Statistical Modelling using Python

Statistical modelling is a form of mathematical modelling that involves statistics to estimate or predict real-world behaviours, trends, and future outcomes based on data. It involves the construction of a statistical model, which is a formal representation of relationships between variables, typically expressed in the form of mathematical equations. So, if you want to learn how to perform statistical modelling, this article is for you. In this article, I’ll take you through the task of statistical modelling using Python.

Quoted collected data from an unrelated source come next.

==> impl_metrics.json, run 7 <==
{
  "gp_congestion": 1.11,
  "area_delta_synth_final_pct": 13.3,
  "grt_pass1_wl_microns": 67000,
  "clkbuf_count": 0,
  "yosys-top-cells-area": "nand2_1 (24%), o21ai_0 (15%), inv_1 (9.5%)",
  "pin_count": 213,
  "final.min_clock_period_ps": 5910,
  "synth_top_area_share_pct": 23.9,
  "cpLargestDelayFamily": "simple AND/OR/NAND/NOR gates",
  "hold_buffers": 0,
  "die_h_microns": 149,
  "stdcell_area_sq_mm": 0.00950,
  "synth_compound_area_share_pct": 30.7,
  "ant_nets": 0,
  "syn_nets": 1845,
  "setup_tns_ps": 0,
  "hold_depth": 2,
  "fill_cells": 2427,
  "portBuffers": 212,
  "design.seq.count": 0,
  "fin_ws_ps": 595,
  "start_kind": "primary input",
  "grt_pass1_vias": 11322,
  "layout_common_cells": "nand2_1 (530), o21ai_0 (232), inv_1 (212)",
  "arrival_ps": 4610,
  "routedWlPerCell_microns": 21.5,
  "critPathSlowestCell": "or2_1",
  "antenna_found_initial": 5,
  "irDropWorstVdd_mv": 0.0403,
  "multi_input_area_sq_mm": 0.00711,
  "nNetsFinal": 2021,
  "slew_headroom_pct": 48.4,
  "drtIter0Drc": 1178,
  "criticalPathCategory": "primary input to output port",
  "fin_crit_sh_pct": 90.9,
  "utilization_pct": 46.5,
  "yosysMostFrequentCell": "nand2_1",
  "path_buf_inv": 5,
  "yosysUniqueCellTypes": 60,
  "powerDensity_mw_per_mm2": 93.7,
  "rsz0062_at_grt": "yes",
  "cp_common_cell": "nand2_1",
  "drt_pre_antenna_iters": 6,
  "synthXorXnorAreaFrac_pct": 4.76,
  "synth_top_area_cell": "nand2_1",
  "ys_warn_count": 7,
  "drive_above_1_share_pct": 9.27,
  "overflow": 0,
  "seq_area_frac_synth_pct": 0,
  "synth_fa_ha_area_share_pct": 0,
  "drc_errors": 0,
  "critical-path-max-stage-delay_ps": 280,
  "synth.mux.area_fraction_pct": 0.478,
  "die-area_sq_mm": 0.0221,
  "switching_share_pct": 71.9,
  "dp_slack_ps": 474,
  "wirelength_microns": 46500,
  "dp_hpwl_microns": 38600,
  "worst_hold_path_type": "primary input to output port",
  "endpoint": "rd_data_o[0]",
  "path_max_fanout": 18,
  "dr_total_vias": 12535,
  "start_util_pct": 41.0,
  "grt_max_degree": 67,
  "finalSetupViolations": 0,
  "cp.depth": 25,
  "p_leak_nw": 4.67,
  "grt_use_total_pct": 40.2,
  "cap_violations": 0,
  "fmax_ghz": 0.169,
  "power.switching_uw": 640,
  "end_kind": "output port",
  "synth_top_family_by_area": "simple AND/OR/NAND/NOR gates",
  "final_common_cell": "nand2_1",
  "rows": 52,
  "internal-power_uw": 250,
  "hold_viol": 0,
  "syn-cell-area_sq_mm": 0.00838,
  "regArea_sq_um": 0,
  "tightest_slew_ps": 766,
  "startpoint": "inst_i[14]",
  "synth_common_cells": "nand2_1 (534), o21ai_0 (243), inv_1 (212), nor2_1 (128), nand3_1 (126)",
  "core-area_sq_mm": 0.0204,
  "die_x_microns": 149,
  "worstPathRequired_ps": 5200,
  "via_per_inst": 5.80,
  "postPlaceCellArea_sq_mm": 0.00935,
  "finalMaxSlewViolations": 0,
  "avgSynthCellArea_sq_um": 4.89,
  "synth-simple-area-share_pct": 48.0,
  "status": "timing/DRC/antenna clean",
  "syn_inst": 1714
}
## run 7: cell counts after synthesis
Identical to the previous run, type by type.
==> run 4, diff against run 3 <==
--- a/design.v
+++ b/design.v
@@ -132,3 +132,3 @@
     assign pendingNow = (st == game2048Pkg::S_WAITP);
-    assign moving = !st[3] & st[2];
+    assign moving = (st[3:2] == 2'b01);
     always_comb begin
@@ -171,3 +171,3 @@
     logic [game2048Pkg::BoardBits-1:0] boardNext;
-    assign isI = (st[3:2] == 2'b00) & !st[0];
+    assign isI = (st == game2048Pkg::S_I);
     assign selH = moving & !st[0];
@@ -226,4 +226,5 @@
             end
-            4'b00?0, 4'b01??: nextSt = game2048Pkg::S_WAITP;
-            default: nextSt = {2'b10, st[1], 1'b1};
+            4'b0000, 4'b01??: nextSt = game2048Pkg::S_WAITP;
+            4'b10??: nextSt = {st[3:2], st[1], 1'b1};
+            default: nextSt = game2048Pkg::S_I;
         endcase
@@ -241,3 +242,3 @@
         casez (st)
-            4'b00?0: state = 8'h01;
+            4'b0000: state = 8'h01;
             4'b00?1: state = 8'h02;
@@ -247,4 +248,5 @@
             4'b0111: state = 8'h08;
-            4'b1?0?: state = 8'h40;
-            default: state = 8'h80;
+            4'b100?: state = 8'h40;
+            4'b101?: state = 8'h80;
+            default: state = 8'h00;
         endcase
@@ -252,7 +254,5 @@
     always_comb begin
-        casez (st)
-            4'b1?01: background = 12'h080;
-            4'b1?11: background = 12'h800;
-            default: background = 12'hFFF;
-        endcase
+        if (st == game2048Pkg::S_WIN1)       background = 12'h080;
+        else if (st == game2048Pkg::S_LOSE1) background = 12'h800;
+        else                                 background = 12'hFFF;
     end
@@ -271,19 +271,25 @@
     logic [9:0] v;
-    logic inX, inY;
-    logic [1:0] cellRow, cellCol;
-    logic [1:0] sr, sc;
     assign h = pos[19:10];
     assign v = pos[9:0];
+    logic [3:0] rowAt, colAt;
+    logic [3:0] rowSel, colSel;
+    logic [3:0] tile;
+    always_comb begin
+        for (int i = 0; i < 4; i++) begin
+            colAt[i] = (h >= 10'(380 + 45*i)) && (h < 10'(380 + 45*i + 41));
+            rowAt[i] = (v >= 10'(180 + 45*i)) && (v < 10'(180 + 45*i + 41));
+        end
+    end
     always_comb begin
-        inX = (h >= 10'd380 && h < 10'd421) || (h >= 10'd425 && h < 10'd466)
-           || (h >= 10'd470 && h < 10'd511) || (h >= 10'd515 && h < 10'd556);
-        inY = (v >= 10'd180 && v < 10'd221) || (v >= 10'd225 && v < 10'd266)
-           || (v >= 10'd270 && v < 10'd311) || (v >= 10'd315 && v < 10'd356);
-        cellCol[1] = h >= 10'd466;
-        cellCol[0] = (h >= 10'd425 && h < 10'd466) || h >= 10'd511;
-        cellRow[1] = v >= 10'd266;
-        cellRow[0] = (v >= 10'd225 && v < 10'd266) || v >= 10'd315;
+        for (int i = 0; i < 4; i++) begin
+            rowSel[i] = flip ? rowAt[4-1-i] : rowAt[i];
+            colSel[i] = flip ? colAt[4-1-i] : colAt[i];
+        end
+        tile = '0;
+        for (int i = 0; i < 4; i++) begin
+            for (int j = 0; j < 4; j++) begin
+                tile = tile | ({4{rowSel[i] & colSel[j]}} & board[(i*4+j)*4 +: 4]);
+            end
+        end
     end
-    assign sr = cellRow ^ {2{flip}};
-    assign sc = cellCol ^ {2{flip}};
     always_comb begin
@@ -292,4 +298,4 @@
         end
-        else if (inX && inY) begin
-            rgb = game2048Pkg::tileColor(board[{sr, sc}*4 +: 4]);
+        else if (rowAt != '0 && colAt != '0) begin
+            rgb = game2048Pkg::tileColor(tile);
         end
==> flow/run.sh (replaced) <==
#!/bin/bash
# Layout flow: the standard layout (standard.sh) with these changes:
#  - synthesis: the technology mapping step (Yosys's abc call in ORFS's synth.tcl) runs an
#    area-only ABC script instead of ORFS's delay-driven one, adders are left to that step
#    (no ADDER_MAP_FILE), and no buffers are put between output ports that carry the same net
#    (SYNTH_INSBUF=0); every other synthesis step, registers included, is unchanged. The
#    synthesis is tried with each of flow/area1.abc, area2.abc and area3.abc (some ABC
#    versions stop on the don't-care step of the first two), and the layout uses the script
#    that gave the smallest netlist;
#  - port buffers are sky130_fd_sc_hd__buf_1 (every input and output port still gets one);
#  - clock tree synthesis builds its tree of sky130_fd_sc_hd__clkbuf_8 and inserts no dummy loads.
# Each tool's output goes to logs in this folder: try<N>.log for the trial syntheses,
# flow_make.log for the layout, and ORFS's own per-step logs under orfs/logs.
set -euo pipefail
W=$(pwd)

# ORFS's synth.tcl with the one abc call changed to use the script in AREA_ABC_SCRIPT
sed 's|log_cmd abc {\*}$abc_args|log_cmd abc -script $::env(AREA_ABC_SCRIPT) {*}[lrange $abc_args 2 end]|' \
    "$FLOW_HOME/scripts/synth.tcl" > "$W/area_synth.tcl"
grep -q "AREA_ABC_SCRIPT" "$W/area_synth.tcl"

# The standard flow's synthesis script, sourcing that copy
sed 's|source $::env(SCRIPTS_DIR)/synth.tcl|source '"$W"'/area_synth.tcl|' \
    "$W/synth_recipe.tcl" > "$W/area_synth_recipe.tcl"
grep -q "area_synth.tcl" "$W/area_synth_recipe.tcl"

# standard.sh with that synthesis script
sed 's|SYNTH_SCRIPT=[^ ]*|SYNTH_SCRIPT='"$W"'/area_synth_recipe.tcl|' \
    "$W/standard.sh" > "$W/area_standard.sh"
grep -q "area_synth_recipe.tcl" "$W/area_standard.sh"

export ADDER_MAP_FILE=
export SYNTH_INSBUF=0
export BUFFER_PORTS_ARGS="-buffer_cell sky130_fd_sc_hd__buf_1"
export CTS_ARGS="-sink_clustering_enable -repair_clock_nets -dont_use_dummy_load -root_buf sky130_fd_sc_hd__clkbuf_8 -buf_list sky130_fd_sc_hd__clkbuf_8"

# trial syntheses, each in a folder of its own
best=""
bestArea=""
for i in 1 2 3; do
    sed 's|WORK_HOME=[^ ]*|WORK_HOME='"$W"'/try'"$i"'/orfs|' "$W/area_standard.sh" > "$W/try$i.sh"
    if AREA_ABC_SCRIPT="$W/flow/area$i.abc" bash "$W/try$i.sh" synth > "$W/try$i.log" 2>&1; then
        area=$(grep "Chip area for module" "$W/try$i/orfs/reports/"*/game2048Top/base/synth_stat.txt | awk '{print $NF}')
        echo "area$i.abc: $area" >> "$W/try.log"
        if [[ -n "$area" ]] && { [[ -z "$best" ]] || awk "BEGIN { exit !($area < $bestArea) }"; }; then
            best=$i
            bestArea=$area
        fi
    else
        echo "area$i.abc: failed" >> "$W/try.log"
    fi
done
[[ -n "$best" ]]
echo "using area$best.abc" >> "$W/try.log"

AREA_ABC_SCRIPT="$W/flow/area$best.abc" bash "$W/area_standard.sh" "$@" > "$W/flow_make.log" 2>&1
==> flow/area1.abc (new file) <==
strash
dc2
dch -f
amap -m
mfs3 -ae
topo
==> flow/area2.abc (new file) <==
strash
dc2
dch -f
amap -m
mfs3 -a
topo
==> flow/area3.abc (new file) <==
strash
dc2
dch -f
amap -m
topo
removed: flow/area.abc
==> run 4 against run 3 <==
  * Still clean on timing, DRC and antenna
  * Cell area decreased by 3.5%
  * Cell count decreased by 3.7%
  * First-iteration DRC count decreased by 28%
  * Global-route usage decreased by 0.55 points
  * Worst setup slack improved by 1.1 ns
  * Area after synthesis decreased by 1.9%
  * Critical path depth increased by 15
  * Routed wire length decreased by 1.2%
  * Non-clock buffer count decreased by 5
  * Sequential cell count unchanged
Context: an optimization exercise on an open-source flow, tuned for small area, a short achievable clock period and few clock cycles per item. The choices shown serve that exercise and are no tape-out recipe.
In this exercise RTL edits were held to simulation tests only and were not proved equivalent to the original.

## onyx
==> module qr_cordic_top, before the edit <==
module qr_cordic_top
#(
	parameter int ROWS     = 8,
	parameter int ITER_NUM = 12
)
(
	input  logic         clk,
	input  logic         rst,
	input  logic         en,
	input  logic [11:0]  rd_a_data,
	output logic         rd_a,
	output logic [3:0]   rd_a_addr,
	output logic         wr_r,
	output logic [3:0]   wr_r_addr,
	output logic [11:0]  wr_r_data,
	output logic         valid
);
	typedef logic signed [11:0] smp_t;
	logic        busy;
	logic [3:0]  slot;
	logic [12:0] ph;      
	logic [12:0] ph_d;    
	logic [12:0] ph_d3;   
	logic       wr_r11;
	logic       wr_r12;
	logic       wr_r22;
	always_ff @(posedge clk or posedge rst) begin
		if (rst) begin
			busy   <= 1'b0;
			valid  <= 1'b0;
			wr_r11 <= 1'b0;
			wr_r12 <= 1'b0;
			wr_r22 <= 1'b0;
		end else begin
			if (en) begin
				busy  <= 1'b1;
				valid <= 1'b0;
			end else if (wr_r22) begin
				busy  <= 1'b0;
				valid <= 1'b1;
			end
			wr_r11 <= busy && (slot == 4'd8) && ph[12];
			wr_r12 <= wr_r11;
			wr_r22 <= busy && (slot == 4'd10) && ph[2];
		end
	end
	assign ph_d  = {ph[0], ph[12:1]};
	assign ph_d3 = {ph[2:0], ph[12:3]};
	always_ff @(posedge clk) begin
		if (en) begin
			slot <= '0;
			ph   <= 13'd1 << 11;
		end else begin
			ph <= {ph[11:0], ph[12]};
			if (ph[12]) begin
				slot <= slot + 4'd1;
			end
		end
	end
	assign rd_a      = busy && (slot <= 4'd7) && (ph[11] || ph[12]);
	assign rd_a_addr = {slot[2:0], ph[12]};
	assign wr_r      = wr_r11 | wr_r12 | wr_r22;
	assign wr_r_addr = {2'b00, wr_r22, ~wr_r11};
	smp_t x1, y1, x2, y2, x3, y3;
	logic d1;
	logic d1_q;
	logic d3;
	logic last1;    
	logic last2;    
	logic last3;    
	logic last4;    
	assign last1 = ph[12];
	assign last2 = ph[0];
	assign last3 = ph[1];
	assign last4 = ph[2];
	function automatic smp_t shr(input smp_t v, input logic [12:0] p);
		smp_t t;
		shr = '0;
		for (int i = 0; i < 12; i++) begin
			t   = v >>> i;
			shr = shr | ({12{p[i]}} & t);
		end
	endfunction
	assign d1 = ~y1[11];
	assign d3 = ~y3[11];
	always_ff @(posedge clk) begin
		d1_q <= d1;
	end
	smp_t            k_in;
	logic            k_nz;
	logic            k_neg;
	qr_pkg::kpart_t  k_part;
	smp_t            k_out;
	assign k_in  = ({12{ph[11]}} & x1) | ({12{ph[12]}} & x2) | ({12{ph[0]}} & y2) | ({12{ph[1]}} & x3);
	assign k_nz  = (ph[11] & y1[11]) | (ph[12] & y2[11]) | (ph[1] & y3[11]);
	assign k_neg = ph[12] & d1_q;
	always_ff @(posedge clk) begin
		k_part <= qr_pkg::scale_k_p1(k_in, k_neg, k_nz);
	end
	assign k_out = qr_pkg::scale_k_p2(k_part);
	always_ff @(posedge clk) begin
		if (last1) begin
			x1 <= (slot == 4'd0) ? '0 : k_out;
			y1 <= rd_a_data;
		end else begin
			x1 <= qr_pkg::add_sub(x1, shr(y1, ph), d1);
			y1 <= qr_pkg::add_sub(y1, shr(x1, ph), ~d1);
		end
	end
	always_ff @(posedge clk) begin
		if (last2) begin
			x2 <= (slot == 4'd1) ? '0 : k_out;
			y2 <= rd_a_data;
		end else begin
			x2 <= qr_pkg::add_sub(x2, shr(y2, ph_d), d1_q);
			y2 <= qr_pkg::add_sub(y2, shr(x2, ph_d), ~d1_q);
		end
	end
	always_ff @(posedge clk) begin
		if (last4) begin
			x3 <= (slot == 4'd2) ? '0 : k_out;
		end else begin
			x3 <= qr_pkg::add_sub(x3, shr(y3, ph_d3), d3);
		end
		if (last3) begin
			y3 <= k_out;
		end else begin
			y3 <= qr_pkg::add_sub(y3, shr(x3, ph_d3), ~d3);
		end
	end
	assign wr_r_data = ({12{wr_r11}} & x1) | ({12{wr_r12}} & x2) | ({12{wr_r22}} & x3);
endmodule
Settings: LEC_CHECK=0, CAP_MARGIN=20, CORE_MARGIN=2, CORE_UTILIZATION=40, SETUP_SLACK_MARGIN=2.7, SLEW_MARGIN=20; clock period 6.5 ns.
run.sh (not shown) runs the stock make flow with config.mk's settings and CLKGATE_MAP_FILE= SYNTH_SCRIPT=/design/flow/synth_recipe.tcl, a recipe that flattens the netlist after the stock synthesis.
Testbench counts of onyx, summed over its fixed seeds: cycles 15,888, items 128.
What follows belongs to an exercise in optimizing a design on an open flow for small area, a short achievable clock period and few clock cycles per item; a production flow would make more cautious choices.
Function was checked by simulation only, so behaviour that the tests miss may differ from the original.
No activity file was given, so power comes from the tool's default toggle rates.

// gnn_mlp_4x4x2
module gnn_mlp_4x4x2 #(
  parameter int IN_W  = 5,
  parameter int HID_W = 11,
  parameter int OUT_W = 17
) (
  input  logic                    clk,
  input  logic                    rst_n,
  input  logic                    in_ready,
  input  logic signed [IN_W-1:0]  x0,
  input  logic signed [IN_W-1:0]  x1,
  input  logic signed [IN_W-1:0]  x2,
  input  logic signed [IN_W-1:0]  x3,
  input  logic signed [IN_W-1:0]  w04,
  input  logic signed [IN_W-1:0]  w14,
  input  logic signed [IN_W-1:0]  w24,
  input  logic signed [IN_W-1:0]  w34,
  input  logic signed [IN_W-1:0]  w05,
  input  logic signed [IN_W-1:0]  w15,
  input  logic signed [IN_W-1:0]  w25,
  input  logic signed [IN_W-1:0]  w35,
  input  logic signed [IN_W-1:0]  w06,
  input  logic signed [IN_W-1:0]  w16,
  input  logic signed [IN_W-1:0]  w26,
  input  logic signed [IN_W-1:0]  w36,
  input  logic signed [IN_W-1:0]  w07,
  input  logic signed [IN_W-1:0]  w17,
  input  logic signed [IN_W-1:0]  w27,
  input  logic signed [IN_W-1:0]  w37,
  input  logic signed [IN_W-1:0]  w48,
  input  logic signed [IN_W-1:0]  w58,
  input  logic signed [IN_W-1:0]  w68,
  input  logic signed [IN_W-1:0]  w78,
  input  logic signed [IN_W-1:0]  w49,
  input  logic signed [IN_W-1:0]  w59,
  input  logic signed [IN_W-1:0]  w69,
  input  logic signed [IN_W-1:0]  w79,
  output logic signed [OUT_W-1:0] out0,
  output logic signed [OUT_W-1:0] out1,
  output logic                    out0_ready,
  output logic                    out1_ready
);
Size in the first run: roughly 2600 cells after synthesis, roughly 480 flip-flops.
==> flow/config.mk <==
export PLATFORM = sky130hd
export DESIGN_NAME = gnn_mlp_4x4x2
export DESIGN_NICKNAME = gnn_mlp_4x4x2
export VERILOG_FILES = /design/flow/design.v
export SDC_FILE = /design/flow/constraint.sdc
export NUM_CORES = 4
export LEC_CHECK = 0
export CAP_MARGIN = 20
export CORE_MARGIN = 2
export CORE_UTILIZATION = 40
export CTS_CLUSTER_DIAMETER = 100
export CTS_CLUSTER_SIZE = 25
export SETUP_SLACK_MARGIN = 4.7
export SLEW_MARGIN = 20
==> flow/constraint.sdc <==
create_clock -name core_clock -period 8.0 [get_ports {clk}]
set_input_delay 1.6000 -clock core_clock [delete_from_list [all_inputs] [get_ports {clk}]]
set_output_delay 1.6000 -clock core_clock [all_outputs]
set_load 0.01 [all_outputs]
standard.sh (not shown) runs the stock make flow with config.mk's settings and CLKGATE_MAP_FILE= SYNTH_SCRIPT=/design/flow/synth_recipe.tcl, a recipe that flattens the netlist after the stock synthesis.
==> flow/flow/run.sh <==
#!/bin/bash
# Standard layout, with these changes:
#  - the full adders the RTL spells out (sum = a ^ b ^ c, carry = majority) are given to
#    synthesis as sky130 full-adder cells, so the adder trees keep the structure written;
#  - ports are buffered with buf_1 instead of the default delay buffer.
set -euo pipefail
python3 flow/fa_cells.py design.v design_fa.v > fa_cells.log 2>&1
bash standard.sh VERILOG_FILES="$PWD/design_fa.v" \
  BUFFER_PORTS_ARGS="-buffer_cell sky130_fd_sc_hd__buf_1" finish > standard.log 2>&1
==> flow/flow/fa_cells.py <==
#!/usr/bin/env python3
"""Rewrite full adders (and half adders  wire S = A ^ B;  wire CO = A & B;) written as  wire S = A ^ B ^ C;  wire CO = (A & B) | (A & C) | (B & C);
into sky130 full-adder cell instances, so that synthesis keeps the adder trees as written.
Usage: fa_cells.py IN.v OUT.v"""
import re, sys
src = open(sys.argv[1]).read().split('\n')
out = []
n = 0
i = 0
rs = re.compile(r'^\s*wire\s+(\S+)\s*=\s*(\S+)\s*\^\s*(\S+)\s*\^\s*(\S+)\s*;\s*$')
rhs = re.compile(r'^\s*wire\s+(\S+)\s*=\s*(\S+)\s*\^\s*(\S+)\s*;\s*$')
rhc = re.compile(r'^\s*wire\s+(\S+)\s*=\s*(\S+)\s*&\s*(\S+)\s*;\s*$')
rc = re.compile(r'^\s*wire\s+(\S+)\s*=\s*\((\S+)\s*&\s*(\S+)\)\s*\|\s*\((\S+)\s*&\s*(\S+)\)\s*\|\s*\((\S+)\s*&\s*(\S+)\)\s*;\s*$')
while i < len(src):
    m1 = rs.match(src[i])
    m2 = rc.match(src[i + 1]) if m1 and i + 1 < len(src) else None
    if m1 and m2:
        s, a, b, c = m1.groups()
        co = m2.group(1)
        assert m2.groups()[1:] == (a, b, a, c, b, c), src[i:i+2]
        n += 1
        out.append(f'  wire {s}, {co};')
        out.append(f'  sky130_fd_sc_hd__fa_1 bfa_{n} (.A({a}), .B({b}), .CIN({c}), .SUM({s}), .COUT({co}));')
        i += 2
    elif rhs.match(src[i]) and i + 1 < len(src) and rhc.match(src[i + 1]) \
            and rhs.match(src[i]).groups()[1:] == rhc.match(src[i + 1]).groups()[1:]:
        s, a, b = rhs.match(src[i]).groups()
        co = rhc.match(src[i + 1]).group(1)
        n += 1
        out.append(f'  wire {s}, {co};')
        out.append(f'  sky130_fd_sc_hd__ha_1 bha_{n} (.A({a}), .B({b}), .SUM({s}), .COUT({co}));')
        i += 2
    else:
        out.append(src[i])
        i += 1
open(sys.argv[2], 'w').write('\n'.join(out))
sys.stderr.write(f'{n} adder cells mapped\n')
The first run finished with timing, DRC and antenna clean.
Testbench counts at the start, summed over its fixed seeds: cycles 16,040, items 16,000.
This is an optimization exercise on Yosys and OpenROAD, whose aim is small area, a short achievable clock period and few clock cycles per item, not a production implementation. Function was not checked in any run shown here: the RTL went through the layout flow alone. Power and IR drop assume default switching activity.

==> flow/design.v, too long to show whole: its modules and the start of the top module <==
// module goertzel_power_detect: 2213 lines
// module goertzel_fa: 10 lines
// module goertzel_ha: 9 lines
module goertzel_power_detect #(
   parameter int OW       = 20,
   parameter int PW       = 2*OW+1,
   parameter int HOLD_ON  = 3,
   parameter int HOLD_OFF = 3
) (
   input  logic            i_clk,
   input  logic            i_rst,
   input  logic [2*OW-1:0] s_axis_tdata,
   input  logic            s_axis_tvalid,
   output logic            s_axis_tready,
   output logic [PW-1:0]   m_axis_tdata,
   output logic            m_axis_tuser,
   output logic            m_axis_tvalid,
   input  logic            m_axis_tready,
   input  logic [PW-1:0]   i_threshold,
   output logic            o_detect
);
  // ...
==> flow/flow/run.sh <==
#!/bin/bash
# Standard ORFS layout (the standard.sh, standard synthesis unchanged),
# with the port buffers made from the smallest buffer cell.
set -euo pipefail
bash standard.sh BUFFER_PORTS_ARGS="-buffer_cell sky130_fd_sc_hd__buf_1" finish > standard_flow.log 2>&1
==> flow/standard.sh <==
#!/bin/bash
# synth_recipe.tcl (not shown) runs the flow's synth.tcl, then flattens the netlist and writes it again
# the make line also repeats each setting of config.mk as NAME=value (left out here)
make -C /OpenROAD-flow-scripts/flow DESIGN_CONFIG=/design/flow/config.mk WORK_HOME=/design/flow/orfs CLKGATE_MAP_FILE= SYNTH_SCRIPT=/design/flow/synth_recipe.tcl "${@:-finish}"
==> flow/config.mk <==
export PLATFORM = sky130hd
export DESIGN_NAME = goertzel_power_detect
export DESIGN_NICKNAME = goertzel_power_detect
export VERILOG_FILES = /design/flow/design.v
export SDC_FILE = /design/flow/constraint.sdc
export NUM_CORES = 4
export LEC_CHECK = 0
export ABC_CLOCK_PERIOD_IN_PS = 3000
export CAP_MARGIN = 20
export CORE_MARGIN = 2
export CORE_UTILIZATION = 40
export SETUP_SLACK_MARGIN = 3.5
export SLEW_MARGIN = 20
export SYNTH_HIERARCHICAL = 1
export SYNTH_MINIMUM_KEEP_SIZE = 0
==> flow/constraint.sdc <==
create_clock -name core_clock -period 8.0 [get_ports {i_clk}]
set_input_delay 1.6000 -clock core_clock [delete_from_list [all_inputs] [get_ports {i_clk}]]
set_output_delay 1.6000 -clock core_clock [all_outputs]
set_load 0.01 [all_outputs]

What is Statistical Modelling? And How It’s Different From Machine Learning Model Training?

Statistical modelling is a mathematical framework used to describe the relationships between variables in the form of equations, usually involving stochastic elements (randomness). It is primarily focused on inference, which means understanding the relationships between variables and quantifying how certain factors influence outcomes.

Statistical models are built based on assumptions about the data distributions and the nature of the relationships between variables. Common examples include linear regression, logistic regression, and analysis of variance (ANOVA).

The difference between statistical modelling and machine learning model training is that statistical modelling is primarily concerned with inference. It seeks to understand the underlying relationships between variables and to quantify how predictors influence the response variable. It often tests hypotheses about these relationships.

Whereas Machine Learning model training focuses on prediction. The primary goal is to create models that can make accurate predictions on new, unseen data. Machine learning often cares less about the ‘why’ of the data relationships and more about the ‘how well’ it can predict the outcome.

To explain the use of statistical modelling, I’ll take you through the task of statistical modelling of music features, where we will aim to identify what music features determine the popularity of music tracks. You can download the dataset to work on this problem from here.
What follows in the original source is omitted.